Greenpeace has a keen self-awareness of its brand image, and is fully cognizant of the fact that many (if not most) football supporters do not care much about environmental issues. Duff readily admits that “the Champions League audience is a tough audience for us, and it’s not our natural environment.”
Greenpeace specifically tailored the campaign to football supporters, because they know that if we were to just laugh at the campaign and dismiss it out of hand as a bunch of granola-eating tree-huggers messing about with our football, then the message would be lost and the campaign would be much less effective. This is not to say that those of us who enjoy the beautiful game are uniquely apathetic of course, but rather that environmental concerns are do not rate very highly with regards to issues the general public is concerned about.
Indeed, according to the most recent Eurobarometer, published in December 2013, environmental issues rank tenth of thirteen issues of importance facing citizens of European Union member states, and only six percent of Europeans rank environmental issues as one of the two most important issues they face. Further, in a Eurobarometer focusing specifically on environmental issues published in 2008, only three percent of Europeans stated that they were “very active” with regards to engaging in environmentally-friendly behaviour.
Greenpeace specifically wanted to incorporate humour as a way to reach football supporters. Duff explains “certain efforts are not just about hanging a banner to raise awareness of some environmental cause, but rather can simply be about “using comedy and timing to great effect. Humour and the ability to not always take things too seriously can be a very good way to reach audiences.”
As an example, Greenpeace activist managed to sneak a banner into the Real Madrid press conference in Demark prior to their group stage match against Copenhagen. They deployed the banner via remote control just as Pepe and a bemused Carlo Ancelotti were about to answer a question from a journalist. If you watch the video, you’ll likely get a chuckle out of it, and that is exactly the reaction Greenpeace is hoping for.
Duff explains that “what we’re trying to do in these sorts of instances is intervening in a way that’s as creative as possible and generate content that we are then able to use to reach a much wider audience.”
Duff notes that the Champions League has very strict rules about not broadcasting protests, so Greenpeace was faced with the added challenge of “how to generate compelling content from our protests that people will want to look at and want to share.”
“People are going to ask ‘how did they do that’ and those are the sorts of conversations and questions that we want to create, which then opens up those audiences to the campaign message.”

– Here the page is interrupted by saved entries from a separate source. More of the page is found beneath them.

`src/rtl/clock_set_driver.sv`:
```
// rtl/clock_set_driver.sv - drives digital_clock set/incr/dcr buttons to move one field to a target value
// Optional feature: define CLKSET_ALARM_EN to accept field 7 (alarm hours).
module clock_set_driver #(
    parameter int PULSE_CYC = 2,
    parameter int GAP_CYC   = 2,
    parameter int NUM_MODES = 8
) (
    input  logic        clock,
    input  logic        reset,
    input  logic        start,
    input  logic [2:0]  field,
    input  logic [11:0] target,
    input  logic [11:0] current,
    output logic        set,
    output logic        incr,
    output logic        dcr,
    output logic        busy,
    output logic        done,
    output logic        err
);

    typedef enum logic [2:0] {
        S_IDLE, S_CALC, S_ENTER, S_ADJ, S_EXIT, S_DONE, S_ERR
    } state_t;

    state_t      state_q, state_d;
    logic [2:0]  field_q, field_d;
    logic [11:0] tgt_q, tgt_d;
    logic [11:0] cur_q, cur_d;
    logic [11:0] steps_q, steps_d;
    logic [11:0] rem_q, rem_d;
    logic        down_q, down_d;
    logic [7:0]  tick_q, tick_d;
    logic        high_q, high_d;
    logic        set_q, set_d;
    logic        incr_q, incr_d;
    logic        dcr_q, dcr_d;
    logic        busy_q, busy_d;
    logic        done_q, done_d;
    logic        err_q, err_d;

    logic [11:0] lo, m, c_off, t_off, diff, calc_steps, exit_n;
    logic        field_ok, reject, calc_down;

    assign exit_n = 12'(NUM_MODES) - {9'd0, field_q};

    // Shortest-path step count for the latched request, evaluated in CALC.
    always_comb begin
        lo       = '0;
        m        = 12'd1;
        field_ok = 1'b1;
        case (field_q)
            3'd1: m = 12'd24;
            3'd2: m = 12'd60;
            3'd3: m = 12'd60;
            3'd4: begin lo = 12'd1; m = 12'd31; end
            3'd5: begin lo = 12'd1; m = 12'd12; end
            3'd6: m = 12'd1;
`ifdef CLKSET_ALARM_EN
            3'd7: m = 12'd24;
`else
            3'd7: field_ok = 1'b0;
`endif
            default: field_ok = 1'b0;
        endcase
        c_off      = cur_q - lo;
        t_off      = tgt_q - lo;
        diff       = (t_off >= c_off) ? (t_off - c_off) : (t_off + m - c_off);
        reject     = 1'b0;
        calc_steps = '0;
        calc_down  = 1'b0;
        if (!field_ok) begin
            reject = 1'b1;
        end else if (field_q == 3'd6) begin
            if (tgt_q > cur_q) begin
                calc_steps = tgt_q - cur_q;
            end else begin
                calc_steps = cur_q - tgt_q;
                calc_down  = 1'b1;
            end
        end else if (tgt_q < lo || t_off >= m || c_off >= m) begin
            reject = 1'b1;
        end else if (diff != '0) begin
            if (diff <= (m >> 1)) begin
                calc_steps = diff;
            end else begin
                calc_steps = m - diff;
                calc_down  = 1'b1;
            end
        end
    end

    always_comb begin
        state_d = state_q;
        field_d = field_q;
        tgt_d   = tgt_q;
        cur_d   = cur_q;
        steps_d = steps_q;
        rem_d   = rem_q;
        down_d  = down_q;
        tick_d  = tick_q;
        high_d  = high_q;
        set_d   = set_q;
        incr_d  = incr_q;
        dcr_d   = dcr_q;
        busy_d  = busy_q;
        done_d  = 1'b0;
        err_d   = 1'b0;
        case (state_q)
            S_IDLE: begin
                busy_d = 1'b0;
                set_d  = 1'b0;
                incr_d = 1'b0;
                dcr_d  = 1'b0;
                if (start) begin
                    field_d = field;
                    tgt_d   = target;
                    cur_d   = current;
                    busy_d  = 1'b1;
                    state_d = S_CALC;
                end
            end
            S_CALC: begin
                if (reject) begin
                    err_d   = 1'b1;
                    state_d = S_ERR;
                end else begin
                    // Enter with the gap already expired so the first set launches at once.
                    steps_d = calc_steps;
                    down_d  = calc_down;
                    rem_d   = {9'd0, field_q};
                    high_d  = 1'b0;
                    tick_d  = 8'(GAP_CYC - 1);
                    state_d = S_ENTER;
                end
            end
            S_ENTER, S_ADJ, S_EXIT: begin
                tick_d = tick_q + 8'd1;
                if (high_q) begin
                    if (tick_q == 8'(PULSE_CYC - 1)) begin
                        set_d  = 1'b0;
                        incr_d = 1'b0;
                        dcr_d  = 1'b0;
                        high_d = 1'b0;
                        tick_d = '0;
                    end
                end else if (tick_q == 8'(GAP_CYC - 1)) begin
                    high_d = 1'b1;
                    tick_d = '0;
                    if (rem_q != '0) begin
                        rem_d = rem_q - 12'd1;
                        if (state_q == S_ADJ) begin
                            incr_d = !down_q;
                            dcr_d  = down_q;
                        end else begin
                            set_d = 1'b1;
                        end
                    end else if (state_q == S_ENTER && steps_q != '0) begin
                        state_d = S_ADJ;
                        rem_d   = steps_q - 12'd1;
                        incr_d  = !down_q;
                        dcr_d   = down_q;
                    end else if (state_q != S_EXIT && exit_n != '0) begin
                        state_d = S_EXIT;
                        rem_d   = exit_n - 12'd1;
                        set_d   = 1'b1;
                    end else begin
                        high_d  = 1'b0;
                        done_d  = 1'b1;
                        state_d = S_DONE;
                    end
                end
            end
            S_DONE, S_ERR: begin
                busy_d  = 1'b0;
                state_d = S_IDLE;
            end
            default: state_d = S_IDLE;
        endcase
    end

    always_ff @(posedge clock) begin
        if (reset) begin
            state_q <= S_IDLE;
            field_q <= '0;
            tgt_q   <= '0;
            cur_q   <= '0;
            steps_q <= '0;
            rem_q   <= '0;
            down_q  <= 1'b0;
            tick_q  <= '0;
            high_q  <= 1'b0;
            set_q   <= 1'b0;
            incr_q  <= 1'b0;
            dcr_q   <= 1'b0;
            busy_q  <= 1'b0;
            done_q  <= 1'b0;
            err_q   <= 1'b0;
        end else begin
            state_q <= state_d;
            field_q <= field_d;
            tgt_q   <= tgt_d;
            cur_q   <= cur_d;
            steps_q <= steps_d;
            rem_q   <= rem_d;
            down_q  <= down_d;
            tick_q  <= tick_d;
            high_q  <= high_d;
            set_q   <= set_d;
            incr_q  <= incr_d;
            dcr_q   <= dcr_d;
            busy_q  <= busy_d;
            done_q  <= done_d;
            err_q   <= err_d;
        end
    end

    assign set  = set_q;
    assign incr = incr_q;
    assign dcr  = dcr_q;
    assign busy = busy_q;
    assign done = done_q;
    assign err  = err_q;

endmodule

```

Bluntly stating the realities of trying to convey their message to a footballer supporter, Duff states “if I come and stand in front of you as you’re walking to the football match with a big placard which says ‘Get Gazprom out of the Champions League and out of the Arctic,’ you’re going to look at me and think I’m crazy. You’d probably say things like ‘get a job’ and then that conversation between us isn’t going very well. But, if I’m able to do something like this, you’re going to respond ‘ah, that’s cool, how did they do that,’ and then at the same time the message of our campaign is kind of seeping in there was well. We’ve opened a door with you which otherwise probably would’ve remained closed.”

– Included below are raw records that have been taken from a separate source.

`config.mk`:
```
export PLATFORM = sky130hd
export DESIGN_NAME = esdi_cmd_sequencer_flat
export DESIGN_NICKNAME = d
export VERILOG_FILES = /design/src/rtl/esdi_cmd_sequencer_if.sv /design/src/rtl/esdi_cmd_sequencer.sv /design/src/flat_wrapper.sv
export SDC_FILE = /design/constraint.sdc
export NUM_CORES = 1
export LEC_CHECK = 0
export BUFFER_PORTS_ARGS = -buffer_cell sky130_fd_sc_hd__buf_2
export CORE_MARGIN = 3
export CORE_UTILIZATION = 50
export DETAILED_ROUTE_END_ITERATION = 8
export GPL_ROUTABILITY_DRIVEN = 0
export GPL_TIMING_DRIVEN = 0
export PLACE_DENSITY = 0.71
export SLEW_MARGIN = 5
export SYNTH_ARGS = -nofsm -noshare
export SYNTH_HDL_FRONTEND = slang
export SYNTH_SLANG_ARGS = --single-unit
```
`constraint.sdc`:
```
create_clock -name aclk -period 3 [get_ports aclk]
set_input_delay 0.6 -clock aclk [delete_from_list [all_inputs] [get_ports aclk]]
set_output_delay 0.6 -clock aclk [all_outputs]
set_load 0.01 [all_outputs]
```
`src/rtl/esdi_cmd_sequencer_if.sv`:
```
// Processor-side command/status handshake bundle
// for the ESDI command sequencer.
interface esdi_cmd_sequencer_if;
  logic        cmd_valid;
  logic [15:0] cmd_word;
  logic        cmd_ready;
  logic        rsp_valid;
  logic [15:0] rsp_word;
  logic        rsp_ready;

  modport master (
    output cmd_valid, cmd_word, rsp_ready,
    input  cmd_ready, rsp_valid, rsp_word
  );

  modport slave (
    input  cmd_valid, cmd_word, rsp_ready,
    output cmd_ready, rsp_valid, rsp_word
  );
endinterface

```
`src/rtl/esdi_cmd_sequencer.sv`:
```
// ESDI serial command receiver / status transmitter
// with odd parity, timeout and attention handling.
module esdi_cmd_sequencer #(
  parameter int SYNC_STAGES    = 2,
  parameter int TIMEOUT_CYCLES = 1000000
) (
  input  logic aclk,
  input  logic aresetn,
  input  logic esdi_transfer_req,
  input  logic esdi_command_data,
  input  logic esdi_drive_selected,
  output logic esdi_transfer_ack,
  output logic esdi_confstat_data,
  output logic esdi_command_complete,
  output logic esdi_attention,
  esdi_cmd_sequencer_if.master proc,
  input  logic attn_set,
  input  logic attn_clr,
  output logic parity_err,
  output logic timeout_err
);

  typedef enum logic [2:0] {
    IDLE, CMD_ACK, CMD_WAIT, EXEC,
    RSP_WAIT, STS_WAIT, STS_SETUP, STS_ACK
  } state_t;

  localparam logic [23:0] TMO_LAST =
    24'(TIMEOUT_CYCLES - 1);

  logic [SYNC_STAGES-1:0] req_sync;
  logic [SYNC_STAGES-1:0] data_sync;
  logic [SYNC_STAGES-1:0] sel_sync;
  logic        req_s, data_s, sel_s;
  logic        req_q, req_edge;
  state_t      state_q, state_d;
  logic        ack_q, ack_d;
  logic        sts_q, sts_d;
  logic        done_q, done_d;
  logic        attn_q, attn_d;
  logic        vld_q, vld_d;
  logic        perr_q, perr_d;
  logic        terr_q, terr_d;
  logic [15:0] word_q, word_d;
  logic [16:0] rx_q, rx_d;
  logic [16:0] tx_q, tx_d;
  logic [4:0]  cnt_q, cnt_d;
  logic [23:0] tmo_q, tmo_d;
  logic        timed, xfer, abort, attn_hit;

  assign req_s    = req_sync[SYNC_STAGES-1];
  assign data_s   = data_sync[SYNC_STAGES-1];
  assign sel_s    = sel_sync[SYNC_STAGES-1];
  assign req_edge = req_s ^ req_q;

  assign timed = (state_q == CMD_ACK)
              || (state_q == CMD_WAIT)
              || (state_q == STS_WAIT)
              || (state_q == STS_ACK);
  assign xfer  = timed || (state_q == STS_SETUP);

  always_comb begin
    state_d  = state_q;
    ack_d    = ack_q;
    sts_d    = sts_q;
    done_d   = done_q;
    vld_d    = vld_q;
    word_d   = word_q;
    rx_d     = rx_q;
    tx_d     = tx_q;
    cnt_d    = cnt_q;
    perr_d   = 1'b0;
    terr_d   = 1'b0;
    attn_hit = 1'b0;
    abort    = 1'b0;
    unique case (state_q)
      IDLE: begin
        cnt_d = '0;
        if (req_s && sel_s) begin
          rx_d    = {rx_q[15:0], data_s};
          ack_d   = 1'b1;
          state_d = CMD_ACK;
        end
      end
      CMD_ACK: if (!req_s) begin
        ack_d = 1'b0;
        cnt_d = cnt_q + 5'd1;
        if (cnt_q == 5'd16) begin
          cnt_d = '0;
          if (^rx_q) begin
            word_d  = rx_q[16:1];
            vld_d   = 1'b1;
            done_d  = 1'b0;
            state_d = EXEC;
          end else begin
            perr_d   = 1'b1;
            attn_hit = 1'b1;
            state_d  = IDLE;
          end
        end else begin
          state_d = CMD_WAIT;
        end
      end
      CMD_WAIT: if (req_s) begin
        rx_d    = {rx_q[15:0], data_s};
        ack_d   = 1'b1;
        state_d = CMD_ACK;
      end
      EXEC: if (proc.cmd_ready) begin
        vld_d   = 1'b0;
        state_d = RSP_WAIT;
      end
      RSP_WAIT: if (proc.rsp_valid) begin
        tx_d    = {proc.rsp_word, ~^proc.rsp_word};
        cnt_d   = '0;
        state_d = STS_WAIT;
      end
      STS_WAIT: if (req_s) begin
        sts_d   = tx_q[16];
        tx_d    = {tx_q[15:0], 1'b0};
        state_d = STS_SETUP;
      end
      // data has been on the line one cycle; ack now
      STS_SETUP: begin
        ack_d   = 1'b1;
        state_d = STS_ACK;
      end
      STS_ACK: if (!req_s) begin
        ack_d = 1'b0;
        cnt_d = cnt_q + 5'd1;
        if (cnt_q == 5'd16) begin
          cnt_d   = '0;
          done_d  = 1'b1;
          sts_d   = 1'b0;
          state_d = IDLE;
        end else begin
          state_d = STS_WAIT;
        end
      end
      default: state_d = IDLE;
    endcase

    if (xfer && !sel_s) begin
      abort = 1'b1;
    end else if (timed && !req_edge
                 && tmo_q == TMO_LAST) begin
      abort    = 1'b1;
      terr_d   = 1'b1;
      attn_hit = 1'b1;
    end
    if (abort) begin
      state_d = IDLE;
      ack_d   = 1'b0;
      sts_d   = 1'b0;
      done_d  = 1'b1;
      cnt_d   = '0;
      rx_d    = '0;
      tx_d    = '0;
    end

    if (attn_hit || attn_set) attn_d = 1'b1;
    else if (attn_clr)        attn_d = 1'b0;
    else                      attn_d = attn_q;

    tmo_d = (!timed || req_edge) ? '0
          : tmo_q + 24'd1;
  end

  always_ff @(posedge aclk or negedge aresetn) begin
    if (!aresetn) begin
      req_sync  <= '0;
      data_sync <= '0;
      sel_sync  <= '0;
      req_q     <= 1'b0;
      state_q   <= IDLE;
      ack_q     <= 1'b0;
      sts_q     <= 1'b0;
      done_q    <= 1'b1;
      attn_q    <= 1'b0;
      vld_q     <= 1'b0;
      perr_q    <= 1'b0;
      terr_q    <= 1'b0;
      word_q    <= '0;
      rx_q      <= '0;
      tx_q      <= '0;
      cnt_q     <= '0;
      tmo_q     <= '0;
    end else begin
      req_sync  <= SYNC_STAGES'({req_sync, esdi_transfer_req});
      data_sync <= SYNC_STAGES'({data_sync, esdi_command_data});
      sel_sync  <= SYNC_STAGES'({sel_sync, esdi_drive_selected});
      req_q     <= req_s;
      state_q   <= state_d;
      ack_q     <= ack_d;
      sts_q     <= sts_d;
      done_q    <= done_d;
      attn_q    <= attn_d;
      vld_q     <= vld_d;
      perr_q    <= perr_d;
      terr_q    <= terr_d;
      word_q    <= word_d;
      rx_q      <= rx_d;
      tx_q      <= tx_d;
      cnt_q     <= cnt_d;
      tmo_q     <= tmo_d;
    end
  end

  assign esdi_transfer_ack     = ack_q;
  assign esdi_confstat_data    = sts_q;
  assign esdi_command_complete = done_q;
  assign esdi_attention        = attn_q;
  assign parity_err            = perr_q;
  assign timeout_err           = terr_q;
  assign proc.cmd_valid        = vld_q;
  assign proc.cmd_word         = word_q;
  assign proc.rsp_ready        = (state_q == RSP_WAIT);

endmodule

```
`src/flat_wrapper.sv`:
```
// flat-port wrapper written by rule: the top's interface ports become plain ports
module esdi_cmd_sequencer_flat 
#(
  parameter int SYNC_STAGES    = 2,
  parameter int TIMEOUT_CYCLES = 1000000
)
  (aclk, aresetn, esdi_transfer_req, esdi_command_data, esdi_drive_selected, esdi_transfer_ack, esdi_confstat_data, esdi_command_complete, esdi_attention, attn_set, attn_clr, parity_err, timeout_err, proc_cmd_valid, proc_cmd_word, proc_rsp_ready, proc_cmd_ready, proc_rsp_valid, proc_rsp_word);
  esdi_cmd_sequencer_if proc_i ();
  input  logic aclk;
  input  logic aresetn;
  input  logic esdi_transfer_req;
  input  logic esdi_command_data;
  input  logic esdi_drive_selected;
  output logic esdi_transfer_ack;
  output logic esdi_confstat_data;
  output logic esdi_command_complete;
  output logic esdi_attention;
  input  logic attn_set;
  input  logic attn_clr;
  output logic parity_err;
  output logic timeout_err;
  output wire logic [$bits(proc_i.cmd_valid)-1:0] proc_cmd_valid;
  output wire logic [$bits(proc_i.cmd_word)-1:0] proc_cmd_word;
  output wire logic [$bits(proc_i.rsp_ready)-1:0] proc_rsp_ready;
  input wire logic [$bits(proc_i.cmd_ready)-1:0] proc_cmd_ready;
  input wire logic [$bits(proc_i.rsp_valid)-1:0] proc_rsp_valid;
  input wire logic [$bits(proc_i.rsp_word)-1:0] proc_rsp_word;
  assign proc_cmd_valid = proc_i.cmd_valid;
  assign proc_cmd_word = proc_i.cmd_word;
  assign proc_rsp_ready = proc_i.rsp_ready;
  assign proc_i.cmd_ready = proc_cmd_ready;
  assign proc_i.rsp_valid = proc_rsp_valid;
  assign proc_i.rsp_word = proc_rsp_word;
  esdi_cmd_sequencer #(.SYNC_STAGES(SYNC_STAGES), .TIMEOUT_CYCLES(TIMEOUT_CYCLES)) u_core (.aclk(aclk), .aresetn(aresetn), .esdi_transfer_req(esdi_transfer_req), .esdi_command_data(esdi_command_data), .esdi_drive_selected(esdi_drive_selected), .esdi_transfer_ack(esdi_transfer_ack), .esdi_confstat_data(esdi_confstat_data), .esdi_command_complete(esdi_command_complete), .esdi_attention(esdi_attention), .proc(proc_i), .attn_set(attn_set), .attn_clr(attn_clr), .parity_err(parity_err), .timeout_err(timeout_err));
endmodule
```
==> qor.txt <==
Post-CTS resize count - 0
Post-CTS setup buffers - 0
Port buffer count - 48
Clock sink count - 96
RSZ-0062 raised after global routing - no
Reg-to-Reg Start - u_core.tmo_q[13]$_DFF_PN0_
CTS tree - built
Largest net degree at the start of global routing - 50
Number of max-cap violations - 0
Core area - 9280 um2
Setup WS post-layout - 0.174 ns
Ant. Diodes - 0
Dominant synthesized flop cell - dfrtp_1
Vias in the first global route - 3443
Initial DRC count - 198
CTS max path bufs - 2
First-pass DRT Iterations - 4
Drt total wl - 9.36 mm
Vias - 3398
Yosys cell types - 55
Number of buffers created by CTS - 9
Critical path peak fanout - 10
Tcrit/Tclk final - 94.2%
Delay of the slowest critical-path stage - 0.54 ns
Final Max Tran Viols - 0
Worst-Margin Slew - 0.880 ns
Detailed-placement wirelength estimate - 6.82 mm
Initial antenna violation count - 0
Seq/Total Area, Yosys - 50.2%
Fmax - 354 MHz
Slowest cell on crit path - or4b_1
Worst setup path start - u_core.tmo_q[13]$_DFF_PN0_
Routed Antenna Nets - 0
Clock Skew - 0.0115 ns
WS Path Type - flip-flop to flip-flop
Synth top area cells - dfrtp_1 50%, xnor2_1 6.8%, nand2_1 5.7%, o31ai_2 3.7%, mux2i_1 3.6%
IO Count - 49
Status - finished clean
Most used cell along the critical path - o31ai_2
Yosys warns - 0
Pleak - 2.50 nW
CP bufs+invs - 1
Row count - 35
Placed insts - 641
Die footprint - 10800 um2
GRT overflow - 0
Post-synth net total - 491
PD cells - 693 nW/um2
Worst hold path class - primary input to asynchronous set/reset pin
Cells after Synth - 463
Final Util - 58.2%
Worst hold margin - 0.255 ns
Syn Area/Cell - 10.3 um2
VDD IR max - 0.316 mV
Asr flop ratio synth - 100%
Crit start category - flip-flop
Reg clk slew, reported paths - 0.10 ns
CTS H-tree depth - 3
Crit-path cells - or4b_1 -> or4_4 -> nor4_4 -> o31ai_2 -> buf_2 -> nand2_1 -> o31ai_2
Post-synth EDFFs - 0
Post-route DRC - 0
FF+latch count, synth - 96
Share of the synthesized area in the top cell type - 49.7%
Die Height - 104 um
Slew headroom - 40.8%
Worst-skew pair later-pin latency - 0.36 ns
Ratio of cells with drive above 1 in the final layout - 19.2%
Crit path capture type - flip-flop
Root Buffer - clkbuf_8
Final nets - 551
Die Wd - 104 um
Required @ worst endpoint - 3.24 ns
Final setup viols - 0
Fin cells - 656
Wirelength per Cell - 14.3 um
Initial core utilization - 51.5%
Tmin final - 2.83 ns
Synth-to-Final Area Change - 13.0%
Via density - 5.18
DP Worst Slack - 0.221 ns
Global-route wire length before repair - 16.4 mm
Critical path arrival - 3.06 ns
Final Hold Vio Count - 0
All-layer global routing usage - 18.3%
CP delay by family, top - simple AND/OR/NAND/NOR gates
Mapped cell area - 4780 um2
CTS Hold Bufs - 0
Top cell type by total area after synthesis - dfrtp_1
Setup TNS - 0 ns
Yosys cell counts (3+ instances only):
library cell	n
dfrtp_1	95
nand2_1	73
nor2_1	43
xnor2_1	37
a21oi_1	21
nand3_1	19
mux2i_1	17
xor2_1	16
o31ai_2	14
clkbuf_1	12
inv_1	9
mux2_1	9
nor2b_1	9
mux2_2	8
nor3_1	6
buf_2	5
o21ai_0	5
o31ai_1	5
and3_1	4
buf_6	3
ha_1	3
nand2b_1	3
nor4_1	3
metal layers:
metal / routed length, um / part of all wire, % / vias to the layer above / track usage [%]
met2: 4530 / 48 / 66 / 29.9
li1: - / - / 1697 / -
met3: 372 / 4.0 / 8 / 2.87
met1: 4350 / 46 / 1627 / 25.2
met5: 0 / 0 / - / 0
met4: 105 / 1.1 / 0 / 5.41
kinds of logic (layout without fill, tap and decap cells):
family	after synthesis	in the layout	share of synthesized area [%]
adder cells (fa/ha/maj)	3	3	0.785
AO/OA/AOI/OAI	66	66	10.6
buffers and inverters	32	96	3.19
multiplexers	34	34	7.56
XOR/XNOR	54	54	10.2
AND/OR/NAND/NOR	178	178	17.5
flip-flops	96	96	50.2
worst reg2reg max path: stages, from the launching register on:
cell and delay (ns):
dfrtp_1 0.45, or4b_1 0.54, or4_4 0.51, nor4_4 0.48
o31ai_2 0.29, buf_2 0.27, nand2_1 0.11, o31ai_2 0.06
cells in the final DEF, fill, tap and decap left out, drive strengths merged, types with 2 or more instances in the layout:
cell      netlist  layout
o21ai           7       7
clkinvlp        0       2
nand4           2       2
or2             2       2
nand3          19      19
buf            10      59
o2bb2ai         2       2
xor2           16      16
a311oi          2       2
a211oi          2       2
o211ai          2       2
mux2i          17      17
clkbuf         12      21
or4             2       2
and4            2       2
nor3            6       6
inv            10      12
mux2           17      17
nand2b          3       3
or4b            2       2
a21oi          21      21
o31ai          19      19
and3            4       4
nor2b           9       9
o22ai           2       2
or3             2       2
nor2           43      43
nand2          73      73
ha              3       3
a21o            2       2
nor4            5       5
xnor2          37      37
and2            2       2
dfrtp          95      95
cell type report:
class	instances	area [um2]
Buffer	22	115
Clock buffer	9	124
Clock inverter	6	67.6
Fill cell	812	3880
Inverter	10	37.5
Multi-Input combinational cell	335	2230
Sequential cell	96	2400
Tap cell	129	161
Timing Repair Buffer	49	270
power breakdown:
| group | leakage [nW] | switching, mW | internal [mW] | total (mW) |
|---|---|---|---|---|
| clock | 0.0921 | 0.453 | 0.385 | 0.838 |
| sequential | 1.29 | 0.104 | 1.46 | 1.56 |
| combinational | 1.12 | 0.825 | 0.517 | 1.34 |
stage by stage:
step | instance area [um2] | power (mW)
3_5_place_dp | 5220 | 2.93
2_1_floorplan | 4780 | 2.60
4_1_cts | 5410 | 3.76
5_1_grt | 5410 | 4.00
3_3_place_gp | 5180 | 2.88
6_report | 5410 | 3.74
flip-flops by register name (all words and copies together), names as in the netlist:
signal	cells
u_core.cnt_q	5
u_core.data_sync	2
u_core.esdi_attention	1
u_core.esdi_command_complete	1
u_core.esdi_confstat_data	1
u_core.esdi_transfer_ack	1
u_core.parity_err	1
u_core.proc.cmd_valid	1
u_core.proc.cmd_word	16
u_core.req_q	1
u_core.req_sync	2
u_core.rx_q	17
u_core.sel_sync	2
u_core.state_q	3
u_core.timeout_err	1
u_core.tmo_q	24
u_core.tx_q	17
path summary, 6_finish.rpt:
kind / to / slack (ns) / depth (start not counted)
min reg2reg: u_core.sel_sync[1]$_DFF_PN0_ / 0.35 / 0
min: u_core.timeout_err$_DFF_PN0_ / 0.25 / 1
max in group asynchronous: u_core.esdi_command_complete$_DFFE_PN1P_ / 2.04 / 2
min in group aclk: u_core.req_sync[0]$_DFF_PN0_ / 0.34 / 1
max reg2reg: u_core.tx_q[12]$_DFFE_PN0P_ / 0.17 / 7
max: u_core.tx_q[12]$_DFFE_PN0P_ / 0.17 / 7
Power figures use the tool's default switching activity.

Duff claims Greenpeace exercised “total domination in the sphere of delivery, we just totally dominated our opponents, Gazprom. They had no way of stopping us and no idea what was happening.” Hearing Duff proudly boast about the success his organisation has achieved thus far is remarkably similar to what we’d expect to hear from an exuberant manager during a press conference after winning a derby match against a cross-town rival.